RFR: 8297689: Fix incorrect result of Short.reverseBytes() call in loops
Tobias Hartmann
thartmann at openjdk.org
Wed Nov 30 08:43:29 UTC 2022
On Wed, 30 Nov 2022 07:20:11 GMT, Pengfei Li <pli at openjdk.org> wrote:
> Recently, we find calling `Short.reverseBytes()` in loops may generate incorrect result if the code is compiled by C2. Below is a simple case to reproduce.
>
>
> class Foo {
> static final int SIZE = 50;
> static int a[] = new int[SIZE];
>
> static void test() {
> for (int i = 0; i < SIZE; i++) {
> a[i] = Short.reverseBytes((short) a[i]);
> }
> }
>
> public static void main(String[] args) throws Exception {
> Class.forName("java.lang.Short");
> a[25] = 16;
> test();
> System.out.println(a[25]);
> }
> }
>
> // $ java -Xint Foo
> // 4096
> // $ java -Xcomp -XX:-TieredCompilation -XX:CompileOnly=Foo.test Foo
> // 268435456
>
>
> In this case, the `reverseBytes()` call is intrinsified and transformed into a `ReverseBytesS` node.

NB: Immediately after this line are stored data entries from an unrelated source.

--- config.mk ---
export PLATFORM = sky130hd
export DESIGN_NAME = hex_display_scheduler
export DESIGN_NICKNAME = d
export VERILOG_FILES = /design/src/rtl/hex_sched_pkg.sv /design/src/rtl/seg7_digit_decoder.sv /design/src/rtl/hex_display_scheduler.sv
export SDC_FILE = /design/constraint.sdc
export NUM_CORES = 1
export LEC_CHECK = 0
export BUFFER_PORTS_ARGS = -buffer_cell sky130_fd_sc_hd__buf_4
export CORE_MARGIN = 10
export CORE_UTILIZATION = 52
export DETAILED_ROUTE_END_ITERATION = 10
export PLACE_DENSITY_LB_ADDON = 0.08
export RECOVER_POWER = 100
export SYNTH_ARGS = -nofsm -noshare
export SYNTH_HDL_FRONTEND = slang
export SYNTH_SLANG_ARGS = --single-unit
--- constraint.sdc ---
create_clock -name clk -period 3.2 [get_ports clk]
set_input_delay 0.8 -clock clk [delete_from_list [all_inputs] [get_ports clk]]
set_output_delay 0.8 -clock clk [all_outputs]
set_load 0.005 [all_outputs]
### src/rtl/rdi_sb_pkg.sv
// Shared RDI sideband definitions: default widths, arbiter state encoding, watchdog default.
package rdi_sb_pkg;

  localparam int unsigned MSG_W_DEF          = 4;
  localparam int unsigned TIMEOUT_CYCLES_DEF = 1024;
  localparam int unsigned GAP_W              = 4;

  typedef enum logic [1:0] {
    ST_IDLE = 2'd0,
    ST_SEND = 2'd1,
    ST_GAP  = 2'd2
  } arb_state_e;

endpackage

### src/rtl/rdi_rr_pick.sv
// Combinational round-robin picker: first set request at or after ptr+1 (mod NUM_REQ).
module rdi_rr_pick #(
  parameter int unsigned NUM_REQ = 3,
  localparam int unsigned IDX_W  = $clog2(NUM_REQ)
) (
  input  logic [NUM_REQ-1:0] req,
  input  logic [IDX_W-1:0]   ptr,
  output logic [NUM_REQ-1:0] gnt,
  output logic [IDX_W-1:0]   idx
);

  // Scan candidates ptr+1 .. ptr+NUM_REQ, keep the first hit.
  always_comb begin
    int unsigned cand;
    logic        found;
    gnt   = '0;
    idx   = '0;
    found = 1'b0;
    cand  = 0;
    for (int unsigned i = 1; i <= NUM_REQ; i++) begin
      cand = (32'(ptr) + i) % NUM_REQ;
      if (!found && req[IDX_W'(cand)]) begin
        found                = 1'b1;
        gnt[IDX_W'(cand)]    = 1'b1;
        idx                  = IDX_W'(cand);
      end
    end
  end

endmodule

### src/rtl/rdi_sb_msg_arbiter.sv
// Round-robin arbiter for the RDI sideband TX message channel.
// Grant held until sideband done, followed by GAP_CYCLES idle cycles.
// Optional SEND watchdog enabled by defining RDI_SB_ARB_TIMEOUT_EN.
module rdi_sb_msg_arbiter
  import rdi_sb_pkg::*;
#(
  parameter int unsigned NUM_REQ        = 3,
  parameter int unsigned MSG_W          = MSG_W_DEF,
  parameter int unsigned GAP_CYCLES     = 1,
  parameter int unsigned TIMEOUT_CYCLES = TIMEOUT_CYCLES_DEF
) (
  input  logic                     lclk,
  input  logic                     sys_rst,
  input  logic [NUM_REQ-1:0]       i_req,
  input  logic [NUM_REQ*MSG_W-1:0] i_msg,
  input  logic                     i_sb_done_send,
  output logic [MSG_W-1:0]         o_tx_sb_message,
  output logic                     o_tx_msg_valid,
  output logic [NUM_REQ-1:0]       o_grant,
  output logic [NUM_REQ-1:0]       o_done_pulse,
  output logic                     o_busy,
  output logic                     o_timeout
);

  localparam int unsigned IDX_W = $clog2(NUM_REQ);

  if (NUM_REQ < 2 || NUM_REQ > 8) begin : g_bad_num_req
    $error("rdi_sb_msg_arbiter: NUM_REQ must be 2..8");
  end
  if (GAP_CYCLES > 15) begin : g_bad_gap
    $error("rdi_sb_msg_arbiter: GAP_CYCLES must be 0..15");
  end
  if (TIMEOUT_CYCLES < 1) begin : g_bad_timeout
    $error("rdi_sb_msg_arbiter: TIMEOUT_CYCLES must be >= 1");
  end

  arb_state_e          state, state_d;
  logic [IDX_W-1:0]    ptr, ptr_d;
  logic [IDX_W-1:0]    owner, owner_d;
  logic [GAP_W-1:0]    gap_cnt, gap_cnt_d;
  logic                first, first_d;
  logic [MSG_W-1:0]    msg_d;
  logic                valid_d;
  logic [NUM_REQ-1:0]  grant_d;
  logic [NUM_REQ-1:0]  done_pulse_d;
  logic                busy_d;
  logic [NUM_REQ-1:0]  pick_gnt;
  logic [IDX_W-1:0]    pick_idx;
  arb_state_e          after_send;

`ifdef RDI_SB_ARB_TIMEOUT_EN
  localparam int unsigned TO_W = $clog2(TIMEOUT_CYCLES + 1);
  logic [TO_W-1:0] to_cnt, to_cnt_d;
  logic            timeout_d;
`else
  assign o_timeout = 1'b0;
`endif

  assign after_send = (GAP_CYCLES > 0) ? ST_GAP : ST_IDLE;

  rdi_rr_pick #(.NUM_REQ(NUM_REQ)) u_pick (
    .req (i_req),
    .ptr (ptr),
    .gnt (pick_gnt),
    .idx (pick_idx)
  );

  // Next-state and next-output logic.
  always_comb begin
    state_d      = state;
    ptr_d        = ptr;
    owner_d      = owner;
    gap_cnt_d    = gap_cnt;
    first_d      = 1'b0;
    msg_d        = o_tx_sb_message;
    valid_d      = o_tx_msg_valid;
    grant_d      = o_grant;
    done_pulse_d = '0;
`ifdef RDI_SB_ARB_TIMEOUT_EN
    to_cnt_d     = to_cnt;
    timeout_d    = 1'b0;
`endif
    unique case (state)
      ST_IDLE: begin
        if (|i_req) begin
          msg_d   = i_msg[32'(pick_idx)*MSG_W +: MSG_W];
          grant_d = pick_gnt;
          owner_d = pick_idx;
          valid_d = 1'b1;
          first_d = 1'b1;
          state_d = ST_SEND;
`ifdef RDI_SB_ARB_TIMEOUT_EN
          to_cnt_d = '0;
`endif
        end
      end
      ST_SEND: begin
`ifdef RDI_SB_ARB_TIMEOUT_EN
        to_cnt_d = to_cnt + TO_W'(1);
`endif
        if (i_sb_done_send && !first) begin
          valid_d      = 1'b0;
          grant_d      = '0;
          done_pulse_d = o_grant;
          ptr_d        = owner;
          gap_cnt_d    = '0;
          state_d      = after_send;
        end
`ifdef RDI_SB_ARB_TIMEOUT_EN
        else if (to_cnt == TO_W'(TIMEOUT_CYCLES - 1)) begin
          valid_d   = 1'b0;
          grant_d   = '0;
          timeout_d = 1'b1;
          ptr_d     = owner;
          gap_cnt_d = '0;
          state_d   = after_send;
        end
`endif
      end
      ST_GAP: begin
        if ((5'(gap_cnt) + 5'd1) >= 5'(GAP_CYCLES)) begin
          gap_cnt_d = '0;
          state_d   = ST_IDLE;
        end else begin
          gap_cnt_d = gap_cnt + GAP_W'(1);
        end
      end
      default: state_d = ST_IDLE;
    endcase
    busy_d = (state_d != ST_IDLE);
  end

  // State and registered outputs.
  always_ff @(posedge lclk) begin
    if (sys_rst) begin
      state           <= ST_IDLE;
      ptr             <= IDX_W'(NUM_REQ - 1);
      owner           <= '0;
      gap_cnt         <= '0;
      first           <= 1'b0;
      o_tx_sb_message <= '0;
      o_tx_msg_valid  <= 1'b0;
      o_grant         <= '0;
      o_done_pulse    <= '0;
      o_busy          <= 1'b0;
`ifdef RDI_SB_ARB_TIMEOUT_EN
      to_cnt          <= '0;
      o_timeout       <= 1'b0;
`endif
    end else begin
      state           <= state_d;
      ptr             <= ptr_d;
      owner           <= owner_d;
      gap_cnt         <= gap_cnt_d;
      first           <= first_d;
      o_tx_sb_message <= msg_d;
      o_tx_msg_valid  <= valid_d;
      o_grant         <= grant_d;
      o_done_pulse    <= done_pulse_d;
      o_busy          <= busy_d;
`ifdef RDI_SB_ARB_TIMEOUT_EN
      to_cnt          <= to_cnt_d;
      o_timeout       <= timeout_d;
`endif
    end
  end

endmodule
### config.mk
export PLATFORM = sky130hd
export DESIGN_NAME = rdi_sb_msg_arbiter
export DESIGN_NICKNAME = d
export VERILOG_FILES = /design/src/rtl/rdi_sb_pkg.sv /design/src/rtl/rdi_rr_pick.sv /design/src/rtl/rdi_sb_msg_arbiter.sv
export SDC_FILE = /design/constraint.sdc
export NUM_CORES = 1
export LEC_CHECK = 0
export ABC_AREA = 1
export BUFFER_PORTS_ARGS = -buffer_cell sky130_fd_sc_hd__buf_4
export CORE_MARGIN = 2
export CORE_UTILIZATION = 45
export CTS_CLUSTER_SIZE = 25
export DETAILED_ROUTE_END_ITERATION = 16
export GPL_ROUTABILITY_DRIVEN = 0
export PLACE_DENSITY = 0.69
export SYNTH_ARGS = -nofsm -noshare
export SYNTH_HDL_FRONTEND = slang
export SYNTH_SLANG_ARGS = --single-unit
### constraint.sdc
create_clock -name lclk -period 2.2 [get_ports lclk]
set_input_delay 0.44 -clock lclk [delete_from_list [all_inputs] [get_ports lclk]]
set_output_delay 0.44 -clock lclk [all_outputs]
set_load 0.05 [all_outputs]
==> results.toml <==
[critical_path]
reg2reg_to = "o_tx_sb_message[0]$_SDFFE_PP0P_"
timing.rr.start = "ptr[0]$_SDFFE_PP0P_"
criticalPathCategory = "flop to flop"
crit_arrival_ns = 2.16
crit_fanout = 8
r2r_slack_ns = 0.25
crit_path_end_kind = "flop"
cp.required_ns = 2.41
startpoint_type = "flop"
reg2regPathDepth = 15

[die]
core_area_sq_um = 2710
die_h_microns = 57.2
start_util_pct = 47.0
rows = 19
dieArea_sq_um = 3270
die_w_microns = 57.2
pin_count = 31

[timing]
setup-tns-final_ns = 0
slew_viol_final = 0
hold_viol = 0
finalCritPeriodShare_pct = 88.7
fin_skew_ns = 0.00399
fin_crit_ns = 1.95
rsz0062_at_grt = "false"
setup_viol = 0
clock.fmax_mhz = 512

[route]
wl_microns = 2740
drtPass1Iterations = 4
routedWlPerCell_microns = 11.1
vias = 1207
drc = 0
avgViaCountPerCell = 4.89
antenna_left = 0
drt_iter0_markers = 31

[clocking]
tritoncts = "built"
path_clk_slew_ns = 0.12
postCtsResizedCells = 0
hold_buffers = 0
htreeDepth = 1
clock_path_buffers = 2
cts_buffers = 3
cts.sinks = 23
root_buffer = "clkbuf_4"
clock_insertion_delay_worst_skew_ns = 0.30
post_cts_buffers = 0

[finish]
area_growth_pct = 21.9
final_util_pct = 57.2
multi_input_area_sq_um = 681
antenna_cells = 0
fillers = 273
seqCellArea_sq_um = 462
drive_gt1_share_pct = 23.6
nets = 241

[hold_path]
hp-class = "primary input to flop"
hold_start = "sys_rst"
worstHoldPathCells = 2
worstHoldEndpoint = "o_busy$_SDFF_PP0_"

[synthesis]
syn_area_sq_um = 1270
ys.flop_type = "dfxtp_1"
synth_top_cell_area_share_pct = 36.2
synth_area_leaders = "dfxtp_1, nand2_1, inv_1"
synth_nets = 209
synth_edf_count = 0
async_flop_share_pct = 0
yosysMostFrequentCell = "nand2_1"
ys_seq_area_share_pct = 36.2
yosys-top-cells-count = "nand2_1, inv_1, dfxtp_1, nor2_1, nand3_1"
ys_types = 25
syn_inst = 185
synth_seq_cells = 23
yosysTopAreaCell = "dfxtp_1"
syn_area_per_cell_sq_um = 6.88
ys.warnings.count = 0

[grt]
grt_overflow = 0
first_global_vias = 1190
grt_util_all_layers_pct = 18.5
grt_max_degree = 14
grt_pass1_wl_microns = 4840
antenna_found_initial = 0

[place]
hpwl_microns = 2220
port_buffers = 29

[run_status]
status = "finished clean"

[flow_run]
max-cap-violations = 0

[pwr]
cellPowerDensity_nw_per_um2 = 745
irDropWorstVdd_mv = 0.578
power.leakage_nw = 0.806
worst max-delay path: stages, from the launching register on:
cell	delay [ns]
dfxtp_1	0.38
inv_1	0.11
ha_4	0.32
inv_2	0.06
nand2_1	0.07
nand3_2	0.09
nand2_4	0.11
nand3_2	0.11
clkinv_2	0.08
nand2_1	0.10
nand2_4	0.13
inv_1	0.07
nand2_1	0.06
nand2_1	0.04
nand2_1	0.07
nand2_1	0.06
worst max-delay path by stage:
| stage | start | end | depth (start not counted) | slack [ns] |
|---|---|---|---|---|
| global placement | ptr[0]$_SDFFE_PP0P_ | o_tx_sb_message[0]$_SDFFE_PP0P_ | 14 | 0.27 |
| finish | ptr[0]$_SDFFE_PP0P_ | o_tx_sb_message[0]$_SDFFE_PP0P_ | 15 | 0.25 |
| floorplan | ptr[0]$_SDFFE_PP0P_ | o_tx_sb_message[0]$_SDFFE_PP0P_ | 15 | 0.39 |
| global route | ptr[0]$_SDFFE_PP0P_ | o_tx_sb_message[0]$_SDFFE_PP0P_ | 15 | 0.03 |
| detailed placement | ptr[0]$_SDFFE_PP0P_ | o_tx_sb_message[0]$_SDFFE_PP0P_ | 15 | 0.16 |
| CTS | ptr[0]$_SDFFE_PP0P_ | o_tx_sb_message[0]$_SDFFE_PP0P_ | 15 | 0.13 |
state kept, by name, indices dropped and copies added (netlist names):
register	count
o_tx_sb_message	4
owner	2
state	2
o_busy	1
o_done_pulse	3
first	1
o_grant	3
gap_cnt	4
o_tx_msg_valid	1
ptr	2
routing by layer:
| layer | GRT usage (%) | part of all wire [%] |
|---|---|---|
| met1 | 22.3 | 44 |
| met2 | 33.0 | 53 |
| met3 | 2.95 | 2.7 |
| met4 | 6.64 | 0.62 |
| met5 | 0 | 0 |
layout by cell type, fill, tap and decap left out, types with 2 or more instances in the layout:
master,netlist,layout
nand2_2,2,2
o21ai_0,8,8
nand2_4,5,5
nor2_1,20,20
nor2_4,2,2
nor3_1,4,4
a21oi_1,8,8
nand2_1,46,46
o211ai_1,2,2
dfxtp_1,23,22
inv_1,28,28
clkbuf_4,0,3
ha_1,6,5
clkinv_2,1,2
inv_2,3,3
buf_4,1,29
nand3_2,2,2
o22ai_1,2,2
nand3_1,15,15
stage by stage:
step / power, mW / instances / setup WS [ns] / area, sq um / hold WS [ns]
global placement: 0.957 / 243 / 0.274 / 1510 / 0.436
detailed placement: 0.968 / 243 / 0.160 / 1510 / 0.442
CTS: 1.16 / 247 / 0.129 / 1540 / 0.386
global route: 1.24 / 247 / 0.0271 / 1550 / 0.408
floorplan: 0.844 / 185 / 0.395 / 1270 / 0.425
finish: 1.16 / 247 / 0.248 / 1550 / 0.392
cells by family (layout without fill, tap and decap cells):
kind of cell               after synthesis  count (layout)  share of synthesized area [%]
AOI/OAI and AO/OA                       23              23                           10.1
adders and majority gates                6               6                           5.90
buffers and inverters                   35              66                           11.3
DFF                                     23              23                           36.2
other                                    1               1                          0.295
and+or+nand+nor                         97              97                           36.2
final cells by class:
class	instances	share of cell area, %
Clock buffer	3	1.45
Clock inverter	1	0.323
Timing Repair Buffer	29	14.0
Sequential cell	23	29.8
Tap cell	31	2.50
Multi-Input combinational cell	127	43.9
Inverter	33	8.06
power by group:
group / internal (mW) / leakage [nW] / switching [mW]
Clock: 0.0678 / 0.0177 / 0.122
Sequential: 0.460 / 0.188 / 0.0218
Combinational: 0.157 / 0.600 / 0.328
Note: power is estimated with default switching activity, not from simulation.
$ cat src/rtl/ppu_comp_pkg.sv
// Shared constants and types for the PPU layer compositor.
// Register addresses, pipeline latency and the colour type.
package ppu_comp_pkg;

   localparam logic [2:0] ADDR_EN   = 3'd0;
   localparam logic [2:0] ADDR_BG   = 3'd1;
   localparam logic [2:0] ADDR_KEY  = 3'd2;
   localparam logic [2:0] ADDR_FADE = 3'd3;
   localparam logic [2:0] ADDR_CMD  = 3'd4;

   localparam int unsigned PIPE_LAT    = 3;
   localparam int unsigned COLOR_W_DEF = 24;

   typedef logic [COLOR_W_DEF-1:0] rgb_t;

endpackage

$ cat src/rtl/ppu_prio_select.sv
// Lowest-index-first priority encoder: reports whether any bit is set
// and the index of the lowest set bit.
module ppu_prio_select
   import ppu_comp_pkg::*;
#(
   parameter int unsigned WIDTH = 10
) (
   input  logic [WIDTH-1:0]                            i_vec,
   output logic                                        o_found,
   output logic [((WIDTH > 1) ? $clog2(WIDTH) : 1)-1:0] o_idx
);

   localparam int unsigned IDX_W = (WIDTH > 1) ? $clog2(WIDTH) : 1;

   // Scan high to low so the lowest set bit is the last to be assigned.
   always_comb begin
      o_found = 1'b0;
      o_idx   = '0;
      for (int i = int'(WIDTH) - 1; i >= 0; i--) begin
         if (i_vec[i]) begin
            o_found = 1'b1;
            o_idx   = IDX_W'(i);
         end
      end
   end

endmodule
File: config.mk
export PLATFORM = sky130hd
export DESIGN_NAME = scan_chain_bist
export DESIGN_NICKNAME = d
export VERILOG_FILES = /design/src/rtl/scan_bist_pkg.sv /design/src/rtl/lfsr16_step.sv /design/src/rtl/scan_chain_bist.sv
export SDC_FILE = /design/constraint.sdc
export NUM_CORES = 1
export LEC_CHECK = 0
export CAP_MARGIN = 20
export CELL_PAD_IN_SITES_DETAIL_PLACEMENT = 0
export CELL_PAD_IN_SITES_GLOBAL_PLACEMENT = 1
export CORE_ASPECT_RATIO = 0.6
export CORE_MARGIN = 2
export CORE_UTILIZATION = 28
export DETAILED_ROUTE_END_ITERATION = 6
export GPL_TIMING_DRIVEN = 1
export PLACE_DENSITY = 0.61
export SYNTH_ARGS = -nofsm -noshare
export SYNTH_HDL_FRONTEND = slang
export SYNTH_SLANG_ARGS = --single-unit
File: constraint.sdc
create_clock -name CLK -period 6.7 [get_ports CLK]
set_input_delay 0.67 -clock CLK [delete_from_list [all_inputs] [get_ports CLK]]
set_output_delay 0.67 -clock CLK [all_outputs]
set_load 0.005 [all_outputs]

But then C2 compiler incorrectly vectorizes it into `ReverseBytesV` with int type. C2 `Op_ReverseBytes*` has short, char, int and long versions. Their behaviors are different for different data sizes. In superword, subword operation itself doesn't have precise data size info. Instead, the data size info comes from memory operations in its use-def chain. Hence, vectorization of `reverseBytes()` is valid only if the data size is consistent with the type size of the caller's class. But current C2 compiler code lacks fine-grained type checks for `ReverseBytes*` in vector transformation. It results in `reverseBytes()` call from Short or Character class with int load/store gets vectorized incorrectly in above case.
>
> To fix the issue, this patch adds more checks in `VectorNode::opcode()`. T_BYTE is a special case for `Op_ReverseBytes*`. As the Java Byte class doesn't have `reverseBytes()` method so there's no `Op_ReverseBytesB`. But T_BYTE may still appear in VectorAPI calls. In this patch we still use `Op_ReverseBytesI` for T_BYTE to ensure vector intrinsification succeeds.
>
> Tested with hotspot::hotspot_all_no_apps, jdk tier1~3 and langtools tier1 on x86 and AArch64, no issue is found.
This looks reasonable to me but I'm not an expert in that code.
-------------
Marked as reviewed by thartmann (Reviewer).